However, genetically engineered E. coli cannot be simply introduced into water systems, or even treatment plants. Not only could our synthetic organism act as an invasive species, E. coli is in itself has certain strains which can cause various symptoms like diarrhea and vomiting. Even though the strain used in our project is not harmful, as you’d imagine, introducing the bacteria straight into the water system would be met with huge resistance from the scientific community and general public. In order to use our enzyme in the context of removing perchlorate from ground and surface waters, it must be extracted once synthesized. Our supervisor luckily was aware of a method to purify proteins using Ni-NTA columns. This technology is based on the affinity side amino acid chains have with immobilized metal ions such as the nickel(II) ion (Borhhorst and Falke, 2000).
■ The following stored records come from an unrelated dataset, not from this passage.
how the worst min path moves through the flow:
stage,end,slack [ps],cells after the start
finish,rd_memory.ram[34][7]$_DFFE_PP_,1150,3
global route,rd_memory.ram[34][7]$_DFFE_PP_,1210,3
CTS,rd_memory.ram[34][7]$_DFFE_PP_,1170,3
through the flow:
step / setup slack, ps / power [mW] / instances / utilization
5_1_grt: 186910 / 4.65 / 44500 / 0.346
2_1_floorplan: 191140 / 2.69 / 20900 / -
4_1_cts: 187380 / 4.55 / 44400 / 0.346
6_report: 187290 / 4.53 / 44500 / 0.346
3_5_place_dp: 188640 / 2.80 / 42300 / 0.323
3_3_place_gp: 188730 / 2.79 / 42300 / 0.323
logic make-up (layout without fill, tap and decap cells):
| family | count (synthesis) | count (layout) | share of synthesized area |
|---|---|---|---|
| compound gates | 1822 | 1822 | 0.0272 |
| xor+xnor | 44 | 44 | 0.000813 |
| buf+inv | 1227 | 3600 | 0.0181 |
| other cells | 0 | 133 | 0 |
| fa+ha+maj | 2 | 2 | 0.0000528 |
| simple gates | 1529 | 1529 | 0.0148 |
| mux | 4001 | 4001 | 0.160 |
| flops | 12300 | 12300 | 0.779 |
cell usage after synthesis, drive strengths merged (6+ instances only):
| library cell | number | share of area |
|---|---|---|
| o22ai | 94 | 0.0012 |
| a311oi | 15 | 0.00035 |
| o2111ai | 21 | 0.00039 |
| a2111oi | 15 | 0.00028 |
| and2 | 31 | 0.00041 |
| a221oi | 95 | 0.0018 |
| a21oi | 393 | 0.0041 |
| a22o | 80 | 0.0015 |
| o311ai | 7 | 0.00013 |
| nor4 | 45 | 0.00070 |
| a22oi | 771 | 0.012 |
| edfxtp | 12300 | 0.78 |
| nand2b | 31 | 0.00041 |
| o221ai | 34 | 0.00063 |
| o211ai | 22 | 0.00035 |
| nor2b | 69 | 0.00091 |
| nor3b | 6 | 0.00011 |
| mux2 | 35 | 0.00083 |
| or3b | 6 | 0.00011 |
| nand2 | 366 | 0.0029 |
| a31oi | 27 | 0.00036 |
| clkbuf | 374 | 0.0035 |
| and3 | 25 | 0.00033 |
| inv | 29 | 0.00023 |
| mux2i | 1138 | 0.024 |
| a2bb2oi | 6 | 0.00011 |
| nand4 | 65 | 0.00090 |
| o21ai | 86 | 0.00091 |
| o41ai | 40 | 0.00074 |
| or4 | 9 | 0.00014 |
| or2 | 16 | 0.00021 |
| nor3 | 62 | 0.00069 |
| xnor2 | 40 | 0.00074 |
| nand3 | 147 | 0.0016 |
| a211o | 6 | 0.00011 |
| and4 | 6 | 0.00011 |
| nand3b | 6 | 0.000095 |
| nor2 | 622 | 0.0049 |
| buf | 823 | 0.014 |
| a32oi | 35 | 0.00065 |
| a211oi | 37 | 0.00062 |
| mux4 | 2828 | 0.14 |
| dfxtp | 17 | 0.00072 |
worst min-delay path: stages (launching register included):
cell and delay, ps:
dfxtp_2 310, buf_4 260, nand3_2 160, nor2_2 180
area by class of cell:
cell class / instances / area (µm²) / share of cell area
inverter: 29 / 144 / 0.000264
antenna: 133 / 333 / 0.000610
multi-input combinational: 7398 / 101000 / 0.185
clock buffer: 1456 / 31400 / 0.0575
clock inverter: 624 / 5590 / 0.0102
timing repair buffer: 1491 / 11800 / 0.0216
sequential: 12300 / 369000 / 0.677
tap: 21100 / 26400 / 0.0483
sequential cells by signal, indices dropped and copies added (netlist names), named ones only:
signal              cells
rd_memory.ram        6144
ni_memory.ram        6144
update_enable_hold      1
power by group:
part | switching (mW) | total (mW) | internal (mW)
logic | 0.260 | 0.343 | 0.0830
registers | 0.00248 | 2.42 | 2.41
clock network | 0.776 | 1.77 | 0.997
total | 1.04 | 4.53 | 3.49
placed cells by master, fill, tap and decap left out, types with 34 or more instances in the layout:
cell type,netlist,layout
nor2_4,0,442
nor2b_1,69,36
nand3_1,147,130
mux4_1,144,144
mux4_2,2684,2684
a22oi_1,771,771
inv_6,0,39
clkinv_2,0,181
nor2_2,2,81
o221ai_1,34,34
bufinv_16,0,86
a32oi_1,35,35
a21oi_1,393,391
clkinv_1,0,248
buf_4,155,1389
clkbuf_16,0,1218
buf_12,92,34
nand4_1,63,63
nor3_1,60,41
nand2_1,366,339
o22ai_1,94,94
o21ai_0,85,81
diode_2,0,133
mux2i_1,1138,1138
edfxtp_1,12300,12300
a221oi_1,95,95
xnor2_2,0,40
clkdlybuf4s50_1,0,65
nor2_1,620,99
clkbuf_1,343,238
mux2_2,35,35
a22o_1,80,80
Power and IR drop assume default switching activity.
**design/flow/design.v**
```verilog
`timescale 1ns/100ps
`default_nettype none
module Nios_Imageline_Interface (
	input logic Clock,
	input logic Resetn,
	output logic [31:0] Filter_config,
	output logic [31:0] C_m1_m1, C_m1_0, C_m1_p1, C_0_m1, C_0_0, C_0_p1, C_p1_m1, C_p1_0, C_p1_p1, C_ws,
	output logic [2:0] State_reload,
	input logic [2:0] State_read,
	output logic SDRAM_wr_src,
	output logic SDRAM_rd_src,
	output logic SDRAM_wren,
	output logic SDRAM_rden,
	output logic [15:0] SDRAM_wr_data_1,
	output logic [15:0] SDRAM_wr_data_2,
	input logic [15:0] SDRAM_rd_data_1,
	input logic [15:0] SDRAM_rd_data_2,
	input logic [10:0] address,
	input logic chipselect,
	input logic read,
	input logic write,
	output logic [31:0] readdata,
	input logic [31:0] writedata,
	output logic waitrequest
);
logic waitrequest_buf, waitrequest_buf_1;
logic chipselect_buf;
always_ff @(negedge Clock or negedge Resetn) begin
	if (~Resetn) begin
		waitrequest <= 1'b0;
	end else begin
		if (chipselect) begin
			if (!chipselect_buf) begin
				waitrequest <= 1'b1;
			end else begin
				if (waitrequest_buf_1) waitrequest <= 1'b0;
			end
		end else waitrequest <= 1'b0;
	end
end
always_ff @(posedge Clock or negedge Resetn) begin
	if (~Resetn) begin
		waitrequest_buf <= 1'b0;
		waitrequest_buf_1 <= 1'b0;
		chipselect_buf <= 1'b0;
	end else begin
		waitrequest_buf <= waitrequest;
		waitrequest_buf_1 <= waitrequest_buf;
		chipselect_buf <= chipselect;
	end
end
always_ff @(posedge Clock or negedge Resetn) begin
	if (~Resetn) begin
		SDRAM_rden <= 1'b0;
	end else begin
		if (chipselect & read & (address == 11'd0) & (waitrequest & !waitrequest_buf))
			SDRAM_rden <= 1'b1;
		else
			SDRAM_rden <= 1'b0;		
	end
end
always_ff @(posedge Clock or negedge Resetn) begin
	if (~Resetn) begin
		readdata <= 32'd0;
	end else if (chipselect & read & waitrequest_buf_1) begin
		case (address)
			11'd0 : readdata <= {SDRAM_rd_data_1,SDRAM_rd_data_2};
			11'd1 : readdata <= {27'd0, 
				State_read, SDRAM_wr_src, SDRAM_rd_src };
			default : readdata <= 32'd0;
		endcase
	end
end
always_ff @(posedge Clock or negedge Resetn) begin
	if (~Resetn) begin
		SDRAM_wren <= 1'b0;
		SDRAM_wr_data_1 <= 16'h0000;
		SDRAM_wr_data_2 <= 16'h0000;
	end else begin
		if (chipselect & write & (address == 11'd0) & (waitrequest & !waitrequest_buf)) begin
			SDRAM_wren <= 1'b1;
			SDRAM_wr_data_1 <= writedata[31:16];
			SDRAM_wr_data_2 <= writedata[15:0];
		end else SDRAM_wren <= 1'b0;
	end
end
always_ff @(posedge Clock or negedge Resetn) begin
	if (~Resetn) begin
		State_reload <= 3'd0;
		SDRAM_wr_src <= 1'b0;
		SDRAM_rd_src <= 1'b0;
	end else begin
		if (chipselect & write & 
			(address == 11'd1) & 
			(waitrequest & !waitrequest_buf)
		) begin
			State_reload <= writedata[4:2];
			SDRAM_wr_src <= writedata[1];
			SDRAM_rd_src <= writedata[0];
		end
	end
end
always_ff @(posedge Clock or negedge Resetn) begin
	if (~Resetn) Filter_config <= 32'd0;
	else if (chipselect & write & (address == 11'd4) & (waitrequest & !waitrequest_buf))
		Filter_config <= writedata;
end
always_ff @(posedge Clock or negedge Resetn) begin
	if (~Resetn) begin
		C_m1_m1 <= 32'd0;
		C_m1_0 <= 32'd0;
		C_m1_p1 <= 32'd0;
		C_0_m1 <= 32'd0;
		C_0_0 <= 32'd0;
		C_0_p1 <= 32'd0;
		C_p1_m1 <= 32'd0;
		C_p1_0 <= 32'd0;
		C_p1_p1 <= 32'd0;
		C_ws <= 32'd0;
	end
	else if (chipselect & write & (address == 11'd5) & (waitrequest & !waitrequest_buf))
		C_m1_m1 <= writedata;
	else if (chipselect & write & (address == 11'd6) & (waitrequest & !waitrequest_buf))		
		C_m1_0 <= writedata;
	else if (chipselect & write & (address == 11'd7) & (waitrequest & !waitrequest_buf))
		C_m1_p1 <= writedata;
	else if (chipselect & write & (address == 11'd8) & (waitrequest & !waitrequest_buf))	
		C_0_m1 <= writedata;
	else if (chipselect & write & (address == 11'd9) & (waitrequest & !waitrequest_buf))	
		C_0_0 <= writedata;
	else if (chipselect & write & (address == 11'd10) & (waitrequest & !waitrequest_buf))	
		C_0_p1 <= writedata;
	else if (chipselect & write & (address == 11'd11) & (waitrequest & !waitrequest_buf))	
		C_p1_m1 <= writedata;
	else if (chipselect & write & (address == 11'd12) & (waitrequest & !waitrequest_buf))
		C_p1_0 <= writedata;
	else if (chipselect & write & (address == 11'd13) & (waitrequest & !waitrequest_buf))
		C_p1_p1 <= writedata;
	else if (chipselect & write & (address == 11'd14) & (waitrequest & !waitrequest_buf))		
		C_ws <= writedata;
	end
endmodule
```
Based on this technology, and with a possible on-Earth application in mind, a polyhistidine tag was added to the end of our G-Block’s coding sequence in anticipation for the need to extract the enzyme from the cells.
Solid Storage of Oxygen
On a side note, our enzyme could also be used in a solid chemical storage of oxygen since Sodium Perchlorate is solid at SATP. A purified enzyme extract could hypothetically act on this on compound to produce oxygen. However, our team would need to explore the logistics of this topic, and perform future research before any more conclusion can be made.